Das
Projekt ist jetzt nicht soo neu,
andere schrieben darüber schon vor ein paar Wochen. Die Idee ist noch viel älter, wer hat denn nicht schon einmal nachts mit ein paar Freunden da gesessen und darüber schwadroniert, dass man Audio-oder Videostreaming teilweise auch an die User abgeben könnte. Nun gut, wahrscheinlich viele, aber die Idee ist dennoch recht Sinnig. Wie auch Skype (und da weiß man direkt woher die Herren des Projektes kommen) will auch diese Form von IP-TV die verteilten Lasten eines P2P-Netzwerkes nutzen um die Hauptserver zu entlasten und somit qualitativ besseres Streaming-TV zu günstigeren Preisen zu produzieren.
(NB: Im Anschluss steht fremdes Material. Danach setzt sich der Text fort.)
`config.mk`:
```
export PLATFORM = sky130hd
export DESIGN_NAME = meter_reset_ctrl
export DESIGN_NICKNAME = d
export VERILOG_FILES = /design/src/rtl/meter_reset_pkg.sv /design/src/rtl/meter_reset_ctrl.sv
export SDC_FILE = /design/constraint.sdc
export NUM_CORES = 1
export LEC_CHECK = 0
export ABC_AREA = 1
export BUFFER_PORTS_ARGS = -buffer_cell sky130_fd_sc_hd__buf_2
export CAP_MARGIN = 20
export CORE_UTILIZATION = 50
export CTS_CLUSTER_SIZE = 16
export DETAILED_ROUTE_END_ITERATION = 16
export PLACE_DENSITY = 0.74
export SLEW_MARGIN = 20
export SYNTH_ARGS = -nofsm -noshare
export SYNTH_HDL_FRONTEND = slang
export SYNTH_SLANG_ARGS = --single-unit
```
`constraint.sdc`:
```
create_clock -name sys_clk_i -period 5.4 [get_ports sys_clk_i]
set_input_delay 1.35 -clock sys_clk_i [delete_from_list [all_inputs] [get_ports sys_clk_i]]
set_output_delay 1.35 -clock sys_clk_i [all_outputs]
set_load 0.005 [all_outputs]
```
`src/rtl/meter_reset_pkg.sv`:
```
// Constants and carriers for the metering reset and gain control block.
// Assumes a single 40 MHz system clock; no register bus, all bits are ports.
package meter_reset_pkg;

    // ----------------------------------------------------------------
    // Clock and timing
    // ----------------------------------------------------------------
    localparam int unsigned SYS_CLK_HZ          = 40_000_000;
    localparam int unsigned RESET_LOW_MIN_NS    = 10_000;
    localparam int unsigned RESET_LOW_MIN_CYC   =
        (RESET_LOW_MIN_NS * (SYS_CLK_HZ / 1_000_000) + 999) / 1000;
    localparam int unsigned TRANSITION_CYC      = 64;
    localparam int unsigned MOD_CLK_DIV         = 16;
    localparam int unsigned FILTER_LEN          = 256;

    // ----------------------------------------------------------------
    // Field positions and reset values
    // ----------------------------------------------------------------
    localparam int unsigned RESET_DONE_BIT      = 15;
    localparam int unsigned SOFT_RESET_BIT      = 7;
    localparam logic        SOFT_RESET_DEFAULT  = 1'b0;
    localparam int unsigned PHASE_GAIN_LSB      = 0;
    localparam int unsigned NEUTRAL_GAIN_LSB    = 3;
    localparam int unsigned VOLTAGE_GAIN_LSB    = 6;
    localparam logic [8:0]  GAIN_REG_DEFAULT    = 9'h000;
    localparam logic [2:0]  GAIN_CODE_MAX       = 3'h4;
    localparam logic [15:0] LOW_POWER_THR_DEFAULT = 16'h0000;
    localparam logic [7:0]  PORT_LOCK_DEFAULT   = 8'h00;
    localparam int unsigned SAMPLE_WIDTH        = 24;

    typedef enum logic [1:0] {
        full_power_mode    = 2'b00,
        reduced_power_mode = 2'b01,
        low_power_mode     = 2'b10,
        sleep_power_mode   = 2'b11
    } power_mode_e;

    typedef enum logic [1:0] {
        ST_RUN      = 2'b00,
        ST_HW_HOLD  = 2'b01,
        ST_TRANSIT  = 2'b10
    } seq_state_e;

    // Per-converter power enables and gains
    typedef struct packed {
        logic       phase_on;
        logic       neutral_on;
        logic       voltage_on;
    } adc_power_s;

    typedef struct packed {
        logic [4:0] phase_gain;
        logic [4:0] neutral_gain;
        logic [4:0] voltage_gain;
    } gain_sel_s;
endpackage

```
`src/rtl/meter_reset_ctrl.sv`:
```
// Reset sequencing, serial port default, gain decode, converter power
// gating, modulator clock and bit-stream averaging for a polyphase meter.
// Assumes reset_n_pin_i and slave_select_pin_i arrive from pins; all
// host writes come as one-cycle strobes from the serial port logic.
`timescale 1ns/1ps

// How it works
// [RULE1] Low reset pin resets only in full power
// [RULE2] Reset pin ignored outside full power mode
// [RULE3] Pin low 10us, then defaults everywhere
// [RULE4] Done flag zero in transition, then set
// [RULE5] Writing one to done flag clears it
// [RULE6] Processor idle after hardware reset
// [RULE7] I2C active after any reset; a locked SPI choice stays active through soft reset
// [RULE8] Host initialises, then starts processor
// [RULE9] Soft reset bit starts software reset
// [RULE10] Soft reset keeps lock and threshold
// [RULE11] Locked port choice survives soft reset
// [RULE12] Soft reset end clears bit, sets flag
// [RULE13] Processor idle; soft reset needs full power
// [RULE14] Phase current gain in bits 2:0
// [RULE15] Neutral gain in bits 5:3
// [RULE16] Voltage gain in bits 8:6
// [RULE17] Converter power follows power mode
// [RULE18] Modulator clock is master clock over 16
// [RULE19] Filter averages stream to 24-bit words
// [RULE20] Host toggles slave select three times
// [RULE21] Done flag unmaskable; pin low until cleared
// [RULE22] Gain codes 0..4 select 1..16
module meter_reset_ctrl #(
    parameter int unsigned RESET_LOW_CYC = meter_reset_pkg::RESET_LOW_MIN_CYC,
    parameter int unsigned TRANS_CYC     = meter_reset_pkg::TRANSITION_CYC
) (
    input  wire logic                          sys_clk_i,
    input  wire logic                          rst_i,
    input  wire logic                          reset_n_pin_i,
    input  wire logic                          slave_select_pin_i,
    input  wire meter_reset_pkg::power_mode_e  power_mode_i,
    input  wire logic                          soft_reset_wr_i,
    input  wire logic                          soft_reset_data_i,
    input  wire logic                          status_wr_i,
    input  wire logic [15:0]                   status_data_i,
    input  wire logic                          port_lock_wr_i,
    input  wire logic [7:0]                    port_lock_data_i,
    input  wire logic                          threshold_wr_i,
    input  wire logic [15:0]                   threshold_data_i,
    input  wire logic                          gain_wr_i,
    input  wire logic [8:0]                    gain_data_i,
    input  wire logic                          run_wr_i,
    input  wire logic                          run_data_i,
    input  wire logic                          mod_bit_i,
    output logic                               status_interrupt_pin_n_o,
    output logic                               reset_complete_flag_o,
    output logic                               soft_reset_bit_o,
    output logic                               regs_reset_o,
    output logic                               dsp_run_o,
    output logic                               spi_active_o,
    output logic                               port_locked_o,
    output logic [7:0]                         port_lock_register_o,
    output logic [15:0]                        low_power_threshold_register_o,
    output logic [8:0]                         gain_register_o,
    output meter_reset_pkg::gain_sel_s         gain_sel_o,
    output meter_reset_pkg::adc_power_s        adc_power_o,
    output logic                               mod_clk_o,
    output logic [meter_reset_pkg::SAMPLE_WIDTH-1:0] sample_o,
    output logic                               sample_valid_o
);
    import meter_reset_pkg::*;

    if (RESET_LOW_CYC < 1 || TRANS_CYC < 1 || TRANS_CYC > 65535 ||
        RESET_LOW_CYC > 65535) begin : bad_counts
        $error("meter_reset_ctrl: count parameters out of range");
    end

    // ----------------------------------------------------------------
    // Pin synchronisers
    // ----------------------------------------------------------------
    logic       rst_pin_meta;
    logic       rst_pin_sync;
    logic       ss_meta;
    logic       ss_sync;
    logic       ss_prev;

    always_ff @(posedge sys_clk_i or posedge rst_i) begin
        if (rst_i) begin
            rst_pin_meta <= 1'b1;
            rst_pin_sync <= 1'b1;
            ss_meta      <= 1'b1;
            ss_sync      <= 1'b1;
            ss_prev      <= 1'b1;
        end else begin
            rst_pin_meta <= reset_n_pin_i;
            rst_pin_sync <= rst_pin_meta;
            ss_meta      <= slave_select_pin_i;
            ss_sync      <= ss_meta;
            ss_prev      <= ss_sync;
        end
    end

    // ----------------------------------------------------------------
    // Reset sequencer
    // ----------------------------------------------------------------
    seq_state_e  state;
    seq_state_e  next_state;
    logic [15:0] cnt;
    logic [15:0] next_cnt;
    logic        hw_kind;
    logic        next_hw_kind;

    wire full_power  = (power_mode_i == full_power_mode);
    wire pin_low     = full_power && !rst_pin_sync;                  // [RULE1] [RULE2]
    wire soft_req    = full_power && soft_reset_wr_i && soft_reset_data_i; // [RULE9] [RULE13]
    wire hold_done   = (cnt >= 16'(RESET_LOW_CYC - 1));
    wire trans_done  = (cnt == 16'(TRANS_CYC - 1));
    wire in_reset    = (state != ST_RUN);
    wire reset_end   = (state == ST_TRANSIT) && trans_done;
    wire hw_start    = (state == ST_RUN) && pin_low;
    wire sw_start    = (state == ST_RUN) && !pin_low && soft_req;

    always_comb begin
        next_state   = state;
        next_cnt     = cnt;
        next_hw_kind = hw_kind;
        unique case (state)
            ST_RUN: begin
                next_cnt = 16'h0000;
                if (hw_start) begin
                    next_state   = ST_HW_HOLD;
                    next_hw_kind = 1'b1;
                end else if (sw_start) begin
                    next_state   = ST_TRANSIT;
                    next_hw_kind = 1'b0;
                end
            end
            ST_HW_HOLD: begin
                // Short pulses are held off until the minimum low time
                if (!pin_low && hold_done) begin                     // [RULE3]
                    next_state = ST_TRANSIT;
                    next_cnt   = 16'h0000;
                end else if (!hold_done) begin
                    next_cnt = cnt + 16'h0001;
                end
            end
            ST_TRANSIT: begin
                if (pin_low) begin
                    next_state   = ST_HW_HOLD;
                    next_hw_kind = 1'b1;
                    next_cnt     = 16'h0000;
                end else if (trans_done) begin
                    next_state = ST_RUN;
                end else begin
                    next_cnt = cnt + 16'h0001;
                end
            end
            default: next_state = ST_RUN;
        endcase
    end

    always_ff @(posedge sys_clk_i or posedge rst_i) begin
        if (rst_i) begin
            state   <= ST_RUN;
            cnt     <= 16'h0000;
            hw_kind <= 1'b0;
        end else begin
            state   <= next_state;
            cnt     <= next_cnt;
            hw_kind <= next_hw_kind;
        end
    end

    // ----------------------------------------------------------------
    // Registers and flags
    // ----------------------------------------------------------------
    wire hw_clear   = in_reset && hw_kind;
    wire done_clear = status_wr_i && status_data_i[RESET_DONE_BIT];  // [RULE5]
    wire writable   = !in_reset;
    wire ss_fall    = ss_sync == 1'b0 && ss_prev == 1'b1;
    logic [1:0] ss_count;

    always_ff @(posedge sys_clk_i or posedge rst_i) begin
        if (rst_i) begin
            reset_complete_flag_o          <= 1'b0;
            status_interrupt_pin_n_o       <= 1'b1;
            soft_reset_bit_o               <= SOFT_RESET_DEFAULT;
            dsp_run_o                      <= 1'b0;
            gain_register_o                <= GAIN_REG_DEFAULT;
            port_lock_register_o           <= PORT_LOCK_DEFAULT;
            low_power_threshold_register_o <= LOW_POWER_THR_DEFAULT;
            regs_reset_o                   <= 1'b0;
        end else begin
            regs_reset_o <= in_reset;
            // Set wins over a clear arriving in the same cycle
            if (reset_end) begin
                reset_complete_flag_o <= 1'b1;                       // [RULE4] [RULE12]
            end else if (in_reset) begin
                reset_complete_flag_o <= 1'b0;                       // [RULE4]
            end else if (done_clear) begin
                reset_complete_flag_o <= 1'b0;                       // [RULE5]
            end
            // Unmaskable: pin follows the flag directly
            status_interrupt_pin_n_o <= !(reset_end ||
                (reset_complete_flag_o && !in_reset && !done_clear)); // [RULE21]
            if (sw_start) begin
                soft_reset_bit_o <= 1'b1;                            // [RULE9]
            end else if (reset_end || hw_clear) begin
                soft_reset_bit_o <= SOFT_RESET_DEFAULT;              // [RULE12]
            end
            if (in_reset) begin
                dsp_run_o       <= 1'b0;                             // [RULE6] [RULE13]
                gain_register_o <= GAIN_REG_DEFAULT;
            end else begin
                if (run_wr_i) begin
                    dsp_run_o <= run_data_i;                         // [RULE8]
                end
                if (gain_wr_i) begin
                    gain_register_o <= gain_data_i;
                end
            end
            // Only a hardware reset restores these two
            if (hw_clear) begin                                      // [RULE3] [RULE10]
                port_lock_register_o           <= PORT_LOCK_DEFAULT;
                low_power_threshold_register_o <= LOW_POWER_THR_DEFAULT;
            end else if (writable) begin
                if (port_lock_wr_i) begin
                    port_lock_register_o <= port_lock_data_i;
                end
                if (threshold_wr_i) begin
                    low_power_threshold_register_o <= threshold_data_i;
                end
            end
        end
    end

    // ----------------------------------------------------------------
    // Serial port selection
    // ----------------------------------------------------------------
    wire lock_write = writable && port_lock_wr_i;

    always_ff @(posedge sys_clk_i or posedge rst_i) begin
        if (rst_i) begin
            spi_active_o  <= 1'b0;
            port_locked_o <= 1'b0;
            ss_count      <= 2'h0;
        end else if (hw_clear || (in_reset && !port_locked_o)) begin
            spi_active_o  <= 1'b0;                                   // [RULE7] [RULE11]
            port_locked_o <= 1'b0;
            ss_count      <= 2'h0;
        end else if (!in_reset) begin
            if (lock_write) begin
                port_locked_o <= 1'b1;
            end
            if (!port_locked_o && !spi_active_o && ss_fall) begin
                // Third falling edge of slave select selects SPI
                if (ss_count == 2'h2) begin                          // [RULE20]
                    spi_active_o <= 1'b1;
                end
                ss_count <= ss_count + 2'h1;
            end
        end
    end

    // ----------------------------------------------------------------
    // Gain decode and converter power
    // ----------------------------------------------------------------
    function automatic logic [4:0] gain_onehot(input logic [2:0] code);
        // Reserved codes fall back to unity gain
        gain_onehot = (code <= GAIN_CODE_MAX) ? 5'(5'h01 << code) : 5'h01; // [RULE22]
    endfunction

    wire [2:0] phase_code   = gain_register_o[PHASE_GAIN_LSB +: 3];   // [RULE14]
    wire [2:0] neutral_code = gain_register_o[NEUTRAL_GAIN_LSB +: 3]; // [RULE15]
    wire [2:0] voltage_code = gain_register_o[VOLTAGE_GAIN_LSB +: 3]; // [RULE16]
    wire       pw_phase     = power_mode_i == full_power_mode ||
                              power_mode_i == reduced_power_mode;     // [RULE17]

    always_ff @(posedge sys_clk_i or posedge rst_i) begin
        if (rst_i) begin
            gain_sel_o  <= '0;
            adc_power_o <= '0;
        end else begin
            gain_sel_o.phase_gain   <= gain_onehot(phase_code);
            gain_sel_o.neutral_gain <= gain_onehot(neutral_code);
            gain_sel_o.voltage_gain <= gain_onehot(voltage_code);
            adc_power_o.phase_on    <= pw_phase;                     // [RULE17]
            adc_power_o.neutral_on  <= full_power;
            adc_power_o.voltage_on  <= full_power;
        end
    end

    // ----------------------------------------------------------------
    // Modulator clock and averaging filter
    // ----------------------------------------------------------------
    // Divider runs off the system clock standing in for the master clock
    logic [3:0] div_cnt;
    logic       mod_bit_meta;
    logic       mod_bit_sync;
    logic [7:0] avg_cnt;
    logic [SAMPLE_WIDTH-1:0] ones;
    wire        mod_tick = (div_cnt == 4'(MOD_CLK_DIV - 1));           // [RULE18]
    wire        avg_last = (avg_cnt == 8'(FILTER_LEN - 1));

    always_ff @(posedge sys_clk_i or posedge rst_i) begin
        if (rst_i) begin
            div_cnt        <= 4'h0;
            mod_clk_o      <= 1'b0;
            mod_bit_meta   <= 1'b0;
            mod_bit_sync   <= 1'b0;
            avg_cnt        <= 8'h00;
            ones           <= '0;
            sample_o       <= '0;
            sample_valid_o <= 1'b0;
        end else begin
            div_cnt        <= mod_tick ? 4'h0 : div_cnt + 4'h1;
            mod_clk_o      <= div_cnt < 4'(MOD_CLK_DIV / 2);          // [RULE18]
            mod_bit_meta   <= mod_bit_i;
            mod_bit_sync   <= mod_bit_meta;
            sample_valid_o <= 1'b0;
            if (mod_tick) begin
                avg_cnt <= avg_cnt + 8'h01;
                if (avg_last) begin
                    // Half density maps to zero; a full window saturates
                    sample_o <= ones[8] ? 24'h7FFFFF :
                                SAMPLE_WIDTH'({ones[7:0], 16'h0000} - 24'h800000); // [RULE19]
                    sample_valid_o <= 1'b1;
                    ones <= SAMPLE_WIDTH'(mod_bit_sync);
                end else begin
                    ones <= ones + SAMPLE_WIDTH'(mod_bit_sync);      // [RULE19]
                end
            end
        end
    end

endmodule

```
So wie auch Skype einen Teil des User-Uploads nutzt (selbst wenn der User gerade gar nicht telefoniert), so wird wohl auch hier ein Teil des Streaming-Traffics von Leuten genutzt, die die gestreamten Videos ohnehin in ihrem Cache haben. Bonus für alle: bessere Qualität, geringere Kosten, was bei einem kostenlosen Dienst "besseres Programm" bedeuten wird. Hoffentlich.
Wie
Reuters berichtet wird der Service wohl nächstes Jahr starten, der Betatest mit 6000 Usern
läuft seit einer Woche.
Etwas ähnliches gibt es natürlich schon seit geraumer Zeit: den
Democracy Player, Internet-TV über Bittorrent und RSS. Weil freie Software natürlich viel cooler, wenngleich auch nicht mit 2.8 Mrd US-Dollar aus dem Skype-Verkauf im Rücken.